The SEC, in its complaint, is accusing Direct Lending owner Brendan Ross of making a deal that allowed QuarterSpot to “falsify borrower payment information” for its loans and “falsely report” to the RIA that borrowers had submitted hundreds of monthly payments when this was not true at all. The regulator contends that a significant number of these loans should have been given a zero valuation rather than their “full value.” Because of this, the SEC alleges, between 2014 and 2017 the valuation of QuarterSpot’s position was “cumulatively overstated” by about $53M, which caused the Funds’ performance to be misrepresented by about 3% yearly. Meantime, Direct Lending allegedly collected about $11M in excess fees from the Funds.

Raymond Montoya, a former Boston hedge fund manager, is sentenced to 14 years in prison. According to the US Attorney’s Office for the District of Massachusetts, Montoya, 70, pleaded guilty to multiple counts of wire fraud, mail fraud, and charging an unlawful monetary transaction after the government accused him of deceiving investors of his RMA Strategy Opportunity Fund and costing them more than $30M.

The ex-hedge fund manager and owner of Research Magnate Advisors admitted to stealing money to support his luxury lifestyle. Some of his victims were his own friends and relatives.

Investors in the RMA Strategy Opportunity Fund were under the impression that the fund held more money than it actually did. Meanwhile, Montoya falsely touted possession of proprietary software that could help make wise investment choices involving bonds and stocks and would supposedly lead to returns. The investor fraud went on from at least 2009 to about mid-2017, which is when Massachusetts Secretary of the Commonwealth William Galvin brought a civil fraud case against Montoya.

Cameron Jezierski, a Texas resident, has pleaded guilty to charges tying him to a Ponzi scam that defrauded over 400 investors of $360M. Jezierski and two other men, Jay Ledford, also of Texas, and Kevin Merrill were indicted last year for money laundering, identity theft, wire fraud, and conspiracy.

They allegedly persuaded investors to buy consumer debt portfolios that had defaulted by claiming that money could be made either through collecting on the debts or by selling the portfolios to third-party debt buyers. The investors who were harmed included restaurateurs, small business owners, retirees, construction workers, financial advisers, professional athletes, and other working professionals. However, instead of investing the money as promised, the three men allegedly used most of the funds on their lavish lifestyles or to pay earlier investors in a Ponzi scam-like fashion.

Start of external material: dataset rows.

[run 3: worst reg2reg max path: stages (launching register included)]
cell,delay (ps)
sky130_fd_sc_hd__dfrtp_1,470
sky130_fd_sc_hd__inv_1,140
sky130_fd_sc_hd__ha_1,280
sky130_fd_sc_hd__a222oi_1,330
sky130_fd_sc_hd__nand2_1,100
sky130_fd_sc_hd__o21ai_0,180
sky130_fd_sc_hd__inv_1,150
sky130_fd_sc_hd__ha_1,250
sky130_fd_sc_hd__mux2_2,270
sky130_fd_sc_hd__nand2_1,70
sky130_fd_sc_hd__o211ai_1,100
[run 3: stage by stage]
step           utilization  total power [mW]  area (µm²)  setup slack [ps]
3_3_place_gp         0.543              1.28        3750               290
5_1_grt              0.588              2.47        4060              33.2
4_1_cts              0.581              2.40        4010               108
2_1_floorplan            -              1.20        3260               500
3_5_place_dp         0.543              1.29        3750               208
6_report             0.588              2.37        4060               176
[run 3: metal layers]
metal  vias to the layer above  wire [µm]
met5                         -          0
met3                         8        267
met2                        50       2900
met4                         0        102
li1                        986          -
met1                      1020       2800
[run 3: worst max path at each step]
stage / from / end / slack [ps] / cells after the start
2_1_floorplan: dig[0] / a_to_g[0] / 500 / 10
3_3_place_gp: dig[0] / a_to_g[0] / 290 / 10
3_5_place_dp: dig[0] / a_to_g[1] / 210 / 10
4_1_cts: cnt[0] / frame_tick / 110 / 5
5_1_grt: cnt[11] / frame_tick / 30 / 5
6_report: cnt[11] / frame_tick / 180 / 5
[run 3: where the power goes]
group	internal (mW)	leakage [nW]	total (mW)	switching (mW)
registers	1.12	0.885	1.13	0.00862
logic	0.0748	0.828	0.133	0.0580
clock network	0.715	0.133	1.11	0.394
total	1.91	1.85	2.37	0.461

In the US Securities and Exchange Commission’s (SEC) investor fraud case against the three men, which was brought last year, the regulator’s complaint said that of the money raised by investors, more than $90M came from over 200 individual investors, almost $203M was from feeder funds made up mostly of individual investors, and $52M came from family offices.

The US Securities and Exchange Commission (SEC) has awarded $50M to two individuals who acted as whistleblowers, helping the regulator to render a successful enforcement action because of the quality information they provided. Details of the enforcement action and the identity of the whistleblowers are not disclosed so as to protect their identities. However, the SEC did announce that one of the whistleblower awards is for $37M and the other is for $13M.

The SEC awards individuals that voluntarily share unique, credible, timely, and relevant information that then leads to a successful enforcement action when the resulting monetary sanctions imposed is more than $1M. 10-30% of that may then be awarded to the SEC whistleblower , or in some case, the whistleblowers.

Since the inception of the SEC whistleblower program in 2012, the regulator has awarded 61 individuals about $376M. All whistleblower awards come out of an investor protection fund set up by Congress. Money in the funds come out of monetary sanctions that have been paid to the Commission. Whistleblower awards are never taken out of any funds that investors who sustained losses from fraud might be able to recover.